-------- DATASET --------

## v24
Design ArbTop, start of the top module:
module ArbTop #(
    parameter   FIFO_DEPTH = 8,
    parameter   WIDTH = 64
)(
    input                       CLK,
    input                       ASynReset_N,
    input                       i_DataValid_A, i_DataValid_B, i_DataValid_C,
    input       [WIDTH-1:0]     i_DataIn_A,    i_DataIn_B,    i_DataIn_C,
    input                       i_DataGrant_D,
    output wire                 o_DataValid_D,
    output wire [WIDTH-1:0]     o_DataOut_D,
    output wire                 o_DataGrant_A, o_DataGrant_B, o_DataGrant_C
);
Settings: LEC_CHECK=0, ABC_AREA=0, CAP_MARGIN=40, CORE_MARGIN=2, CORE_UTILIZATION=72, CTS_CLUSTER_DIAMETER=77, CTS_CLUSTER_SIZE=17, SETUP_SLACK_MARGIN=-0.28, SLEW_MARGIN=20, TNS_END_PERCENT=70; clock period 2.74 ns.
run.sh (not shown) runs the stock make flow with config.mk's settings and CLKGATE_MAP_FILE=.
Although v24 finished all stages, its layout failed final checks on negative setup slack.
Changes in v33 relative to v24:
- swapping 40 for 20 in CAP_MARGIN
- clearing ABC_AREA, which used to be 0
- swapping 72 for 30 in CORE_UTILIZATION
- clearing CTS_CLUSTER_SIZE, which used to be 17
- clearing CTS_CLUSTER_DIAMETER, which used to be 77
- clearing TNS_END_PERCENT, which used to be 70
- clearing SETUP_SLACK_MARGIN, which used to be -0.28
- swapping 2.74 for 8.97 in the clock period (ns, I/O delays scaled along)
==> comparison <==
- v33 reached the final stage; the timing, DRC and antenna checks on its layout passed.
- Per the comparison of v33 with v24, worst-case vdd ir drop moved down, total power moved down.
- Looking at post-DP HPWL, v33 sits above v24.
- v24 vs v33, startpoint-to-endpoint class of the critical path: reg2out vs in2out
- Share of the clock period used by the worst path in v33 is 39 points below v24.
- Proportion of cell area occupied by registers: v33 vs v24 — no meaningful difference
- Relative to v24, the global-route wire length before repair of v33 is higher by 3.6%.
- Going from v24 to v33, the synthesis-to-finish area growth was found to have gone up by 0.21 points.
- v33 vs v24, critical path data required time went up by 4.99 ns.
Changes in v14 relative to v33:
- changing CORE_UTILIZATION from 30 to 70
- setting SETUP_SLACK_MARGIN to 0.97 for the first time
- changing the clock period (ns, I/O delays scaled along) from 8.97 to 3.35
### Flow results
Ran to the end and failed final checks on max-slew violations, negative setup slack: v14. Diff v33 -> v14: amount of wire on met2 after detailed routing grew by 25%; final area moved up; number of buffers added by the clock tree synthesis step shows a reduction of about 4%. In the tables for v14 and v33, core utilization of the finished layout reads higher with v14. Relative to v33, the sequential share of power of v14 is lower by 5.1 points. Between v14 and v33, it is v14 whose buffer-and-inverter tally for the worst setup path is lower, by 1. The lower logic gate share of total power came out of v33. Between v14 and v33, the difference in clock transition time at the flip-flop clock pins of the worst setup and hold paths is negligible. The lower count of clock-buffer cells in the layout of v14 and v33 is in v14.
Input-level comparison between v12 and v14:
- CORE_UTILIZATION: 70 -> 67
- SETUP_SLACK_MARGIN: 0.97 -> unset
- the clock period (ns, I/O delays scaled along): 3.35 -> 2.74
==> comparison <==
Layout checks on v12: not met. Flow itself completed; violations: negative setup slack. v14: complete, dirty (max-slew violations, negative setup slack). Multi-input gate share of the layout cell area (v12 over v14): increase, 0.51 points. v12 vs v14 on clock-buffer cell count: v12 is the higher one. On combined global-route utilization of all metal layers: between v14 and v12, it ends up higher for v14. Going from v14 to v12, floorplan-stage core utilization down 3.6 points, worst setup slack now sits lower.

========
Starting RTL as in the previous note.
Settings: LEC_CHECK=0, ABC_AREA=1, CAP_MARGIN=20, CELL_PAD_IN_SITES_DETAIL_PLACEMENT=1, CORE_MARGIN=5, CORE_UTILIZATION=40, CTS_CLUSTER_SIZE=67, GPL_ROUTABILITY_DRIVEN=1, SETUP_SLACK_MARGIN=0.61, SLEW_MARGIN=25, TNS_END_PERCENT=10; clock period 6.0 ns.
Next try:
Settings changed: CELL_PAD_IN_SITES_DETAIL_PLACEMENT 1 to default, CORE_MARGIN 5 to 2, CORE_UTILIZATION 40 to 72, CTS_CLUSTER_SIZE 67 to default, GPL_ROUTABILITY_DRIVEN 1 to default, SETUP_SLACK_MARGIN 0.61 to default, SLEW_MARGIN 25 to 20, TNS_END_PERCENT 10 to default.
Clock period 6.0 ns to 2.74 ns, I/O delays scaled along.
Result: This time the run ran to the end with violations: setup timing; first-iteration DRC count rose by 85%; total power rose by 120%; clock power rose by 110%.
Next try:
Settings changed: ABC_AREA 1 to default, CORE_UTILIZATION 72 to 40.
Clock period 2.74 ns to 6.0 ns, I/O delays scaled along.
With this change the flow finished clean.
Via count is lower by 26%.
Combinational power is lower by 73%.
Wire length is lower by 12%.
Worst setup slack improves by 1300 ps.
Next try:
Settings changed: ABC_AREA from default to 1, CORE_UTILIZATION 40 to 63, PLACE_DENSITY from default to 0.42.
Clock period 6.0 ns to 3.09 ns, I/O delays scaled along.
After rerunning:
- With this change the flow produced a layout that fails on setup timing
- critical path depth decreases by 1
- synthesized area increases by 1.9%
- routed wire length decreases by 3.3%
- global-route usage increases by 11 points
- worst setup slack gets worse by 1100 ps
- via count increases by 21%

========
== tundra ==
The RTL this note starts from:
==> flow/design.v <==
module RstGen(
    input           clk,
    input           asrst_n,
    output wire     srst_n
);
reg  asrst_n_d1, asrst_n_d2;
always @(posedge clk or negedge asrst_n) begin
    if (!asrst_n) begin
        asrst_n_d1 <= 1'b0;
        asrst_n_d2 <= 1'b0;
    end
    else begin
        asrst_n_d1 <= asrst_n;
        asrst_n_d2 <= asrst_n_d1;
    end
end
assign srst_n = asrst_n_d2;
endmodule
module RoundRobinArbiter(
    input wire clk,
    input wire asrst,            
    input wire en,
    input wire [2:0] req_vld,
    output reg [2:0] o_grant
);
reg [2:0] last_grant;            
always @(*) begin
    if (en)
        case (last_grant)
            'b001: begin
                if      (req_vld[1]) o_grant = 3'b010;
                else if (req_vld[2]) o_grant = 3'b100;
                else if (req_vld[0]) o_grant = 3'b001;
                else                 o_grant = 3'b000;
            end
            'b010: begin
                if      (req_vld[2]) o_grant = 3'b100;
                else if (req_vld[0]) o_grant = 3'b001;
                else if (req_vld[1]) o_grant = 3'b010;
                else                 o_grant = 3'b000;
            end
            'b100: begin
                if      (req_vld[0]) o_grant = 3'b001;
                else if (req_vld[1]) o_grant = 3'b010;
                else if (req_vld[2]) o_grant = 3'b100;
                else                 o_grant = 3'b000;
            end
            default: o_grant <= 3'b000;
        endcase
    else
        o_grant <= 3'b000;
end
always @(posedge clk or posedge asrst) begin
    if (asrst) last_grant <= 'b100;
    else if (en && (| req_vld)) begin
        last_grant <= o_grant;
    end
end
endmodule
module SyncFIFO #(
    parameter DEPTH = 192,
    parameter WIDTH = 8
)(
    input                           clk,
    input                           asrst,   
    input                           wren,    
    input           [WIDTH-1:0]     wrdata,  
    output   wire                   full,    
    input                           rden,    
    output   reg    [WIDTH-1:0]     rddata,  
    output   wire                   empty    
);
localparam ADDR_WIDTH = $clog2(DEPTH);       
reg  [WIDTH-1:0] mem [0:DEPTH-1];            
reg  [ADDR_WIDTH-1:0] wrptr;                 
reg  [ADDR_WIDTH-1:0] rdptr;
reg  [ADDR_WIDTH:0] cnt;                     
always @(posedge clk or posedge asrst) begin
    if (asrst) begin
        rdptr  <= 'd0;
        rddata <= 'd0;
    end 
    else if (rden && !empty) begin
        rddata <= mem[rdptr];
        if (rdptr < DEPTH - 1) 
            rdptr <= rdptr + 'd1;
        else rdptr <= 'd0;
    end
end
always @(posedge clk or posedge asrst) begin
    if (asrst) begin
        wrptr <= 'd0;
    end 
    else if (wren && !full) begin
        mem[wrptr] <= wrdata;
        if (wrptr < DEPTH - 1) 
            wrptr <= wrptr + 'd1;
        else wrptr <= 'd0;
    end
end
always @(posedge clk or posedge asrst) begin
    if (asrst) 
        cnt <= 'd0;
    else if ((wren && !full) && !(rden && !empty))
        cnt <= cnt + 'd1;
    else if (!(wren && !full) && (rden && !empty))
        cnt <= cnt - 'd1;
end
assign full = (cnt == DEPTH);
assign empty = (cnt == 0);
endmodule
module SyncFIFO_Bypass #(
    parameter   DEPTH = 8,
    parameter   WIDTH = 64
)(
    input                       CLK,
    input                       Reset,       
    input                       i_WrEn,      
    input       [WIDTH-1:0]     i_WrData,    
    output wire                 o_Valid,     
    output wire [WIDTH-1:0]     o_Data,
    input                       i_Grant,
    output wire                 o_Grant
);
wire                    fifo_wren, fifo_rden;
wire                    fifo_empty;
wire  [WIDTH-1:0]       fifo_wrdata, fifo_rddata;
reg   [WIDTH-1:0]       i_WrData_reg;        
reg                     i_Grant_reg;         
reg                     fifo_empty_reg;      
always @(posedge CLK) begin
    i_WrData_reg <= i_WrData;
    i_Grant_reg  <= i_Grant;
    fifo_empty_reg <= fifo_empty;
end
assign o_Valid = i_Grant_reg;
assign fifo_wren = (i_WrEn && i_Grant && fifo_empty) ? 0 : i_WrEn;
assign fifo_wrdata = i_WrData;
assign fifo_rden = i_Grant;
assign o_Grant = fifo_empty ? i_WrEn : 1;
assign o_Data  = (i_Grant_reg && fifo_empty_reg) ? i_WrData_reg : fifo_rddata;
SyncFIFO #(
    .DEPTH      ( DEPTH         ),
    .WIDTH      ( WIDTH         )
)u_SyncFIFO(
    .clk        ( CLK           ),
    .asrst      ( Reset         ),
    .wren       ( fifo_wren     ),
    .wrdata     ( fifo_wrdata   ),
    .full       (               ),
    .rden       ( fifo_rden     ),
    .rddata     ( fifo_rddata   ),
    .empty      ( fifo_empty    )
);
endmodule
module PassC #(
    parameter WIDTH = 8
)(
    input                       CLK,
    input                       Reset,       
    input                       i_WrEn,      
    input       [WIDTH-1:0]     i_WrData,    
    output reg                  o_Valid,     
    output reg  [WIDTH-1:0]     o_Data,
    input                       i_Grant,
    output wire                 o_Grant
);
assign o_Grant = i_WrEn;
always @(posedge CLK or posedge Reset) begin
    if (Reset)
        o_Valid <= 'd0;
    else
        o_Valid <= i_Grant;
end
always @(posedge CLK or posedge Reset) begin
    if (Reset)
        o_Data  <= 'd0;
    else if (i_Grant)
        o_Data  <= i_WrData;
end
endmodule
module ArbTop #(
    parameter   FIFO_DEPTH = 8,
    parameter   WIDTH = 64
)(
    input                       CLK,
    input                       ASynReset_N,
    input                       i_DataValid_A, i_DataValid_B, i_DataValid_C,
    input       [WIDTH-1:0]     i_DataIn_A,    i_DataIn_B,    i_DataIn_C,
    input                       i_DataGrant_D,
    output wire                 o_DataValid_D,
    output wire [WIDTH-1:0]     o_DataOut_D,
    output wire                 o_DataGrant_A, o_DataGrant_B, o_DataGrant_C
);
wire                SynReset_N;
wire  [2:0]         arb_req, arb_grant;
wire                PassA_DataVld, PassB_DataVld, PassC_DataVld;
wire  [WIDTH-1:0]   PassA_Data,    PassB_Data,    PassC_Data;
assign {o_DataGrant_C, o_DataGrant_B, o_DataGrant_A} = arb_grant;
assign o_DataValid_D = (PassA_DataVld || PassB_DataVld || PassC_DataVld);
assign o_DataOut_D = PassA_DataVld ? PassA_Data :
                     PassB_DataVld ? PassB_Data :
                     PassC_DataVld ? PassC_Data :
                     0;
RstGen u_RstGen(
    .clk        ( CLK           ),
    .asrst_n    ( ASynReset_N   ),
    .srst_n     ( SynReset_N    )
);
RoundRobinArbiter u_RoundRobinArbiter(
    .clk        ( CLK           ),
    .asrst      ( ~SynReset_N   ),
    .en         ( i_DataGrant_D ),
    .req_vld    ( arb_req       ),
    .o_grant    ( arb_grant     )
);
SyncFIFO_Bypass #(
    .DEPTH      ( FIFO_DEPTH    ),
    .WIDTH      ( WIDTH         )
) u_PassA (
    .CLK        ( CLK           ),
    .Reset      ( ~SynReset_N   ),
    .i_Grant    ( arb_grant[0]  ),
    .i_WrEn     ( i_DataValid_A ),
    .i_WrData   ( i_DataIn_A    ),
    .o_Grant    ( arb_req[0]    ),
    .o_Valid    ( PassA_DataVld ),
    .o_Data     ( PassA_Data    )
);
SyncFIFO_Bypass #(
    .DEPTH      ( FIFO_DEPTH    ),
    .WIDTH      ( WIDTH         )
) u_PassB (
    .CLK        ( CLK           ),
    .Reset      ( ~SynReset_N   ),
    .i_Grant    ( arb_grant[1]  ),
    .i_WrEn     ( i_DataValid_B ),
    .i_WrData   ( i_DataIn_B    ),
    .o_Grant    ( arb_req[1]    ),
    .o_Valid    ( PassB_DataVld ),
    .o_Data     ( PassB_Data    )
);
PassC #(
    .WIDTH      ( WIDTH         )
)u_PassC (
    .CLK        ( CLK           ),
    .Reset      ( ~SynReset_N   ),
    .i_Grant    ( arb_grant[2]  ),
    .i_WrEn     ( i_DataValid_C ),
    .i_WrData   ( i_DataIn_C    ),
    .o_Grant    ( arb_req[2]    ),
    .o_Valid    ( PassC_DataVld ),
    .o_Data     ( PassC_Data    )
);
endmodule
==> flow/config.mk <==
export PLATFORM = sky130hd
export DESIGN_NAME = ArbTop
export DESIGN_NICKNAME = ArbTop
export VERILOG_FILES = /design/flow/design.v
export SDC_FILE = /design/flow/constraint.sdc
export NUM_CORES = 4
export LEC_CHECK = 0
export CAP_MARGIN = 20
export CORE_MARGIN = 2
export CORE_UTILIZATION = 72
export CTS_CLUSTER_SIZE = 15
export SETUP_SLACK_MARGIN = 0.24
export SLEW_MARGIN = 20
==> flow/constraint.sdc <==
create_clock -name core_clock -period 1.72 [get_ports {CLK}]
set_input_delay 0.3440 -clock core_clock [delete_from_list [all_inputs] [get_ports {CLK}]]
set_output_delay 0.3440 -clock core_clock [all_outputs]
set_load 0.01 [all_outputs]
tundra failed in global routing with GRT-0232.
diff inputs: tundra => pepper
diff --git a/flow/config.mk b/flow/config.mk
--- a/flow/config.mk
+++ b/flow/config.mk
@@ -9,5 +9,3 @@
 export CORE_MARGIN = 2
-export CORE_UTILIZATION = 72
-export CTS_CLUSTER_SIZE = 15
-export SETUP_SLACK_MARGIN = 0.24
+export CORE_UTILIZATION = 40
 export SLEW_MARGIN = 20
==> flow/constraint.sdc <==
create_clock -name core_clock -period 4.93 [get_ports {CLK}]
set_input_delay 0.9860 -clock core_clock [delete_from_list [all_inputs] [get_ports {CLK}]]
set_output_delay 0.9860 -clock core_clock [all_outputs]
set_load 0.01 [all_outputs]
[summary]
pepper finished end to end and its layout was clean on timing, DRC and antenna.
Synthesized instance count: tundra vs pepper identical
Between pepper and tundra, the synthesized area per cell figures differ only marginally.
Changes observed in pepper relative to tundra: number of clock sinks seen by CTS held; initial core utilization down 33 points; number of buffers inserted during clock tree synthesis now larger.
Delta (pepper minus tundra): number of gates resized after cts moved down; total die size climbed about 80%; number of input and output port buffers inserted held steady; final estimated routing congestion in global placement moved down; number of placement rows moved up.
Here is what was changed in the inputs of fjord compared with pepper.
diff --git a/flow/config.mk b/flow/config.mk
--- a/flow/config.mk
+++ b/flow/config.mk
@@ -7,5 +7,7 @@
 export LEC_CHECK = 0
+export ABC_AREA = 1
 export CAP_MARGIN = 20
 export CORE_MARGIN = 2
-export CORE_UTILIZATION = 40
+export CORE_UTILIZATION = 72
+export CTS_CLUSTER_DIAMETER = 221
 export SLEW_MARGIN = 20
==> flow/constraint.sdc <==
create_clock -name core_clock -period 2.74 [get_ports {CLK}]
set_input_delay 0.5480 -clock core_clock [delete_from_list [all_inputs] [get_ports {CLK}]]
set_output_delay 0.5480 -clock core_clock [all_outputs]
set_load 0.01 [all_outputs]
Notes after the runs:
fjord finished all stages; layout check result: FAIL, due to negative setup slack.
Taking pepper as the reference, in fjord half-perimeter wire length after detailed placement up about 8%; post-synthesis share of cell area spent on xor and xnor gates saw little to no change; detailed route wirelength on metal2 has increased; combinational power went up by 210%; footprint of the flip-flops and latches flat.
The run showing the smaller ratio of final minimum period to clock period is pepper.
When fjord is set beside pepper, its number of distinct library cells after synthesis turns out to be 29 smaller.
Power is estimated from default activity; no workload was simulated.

--------

PROBLEM STATEMENT
Show each line in the data where the string "comparison" appears.

SOLVED PROBLEM
==> comparison <==
- Per the comparison of v33 with v24, worst-case vdd ir drop moved down, total power moved down.
Input-level comparison between v12 and v14:
==> comparison <==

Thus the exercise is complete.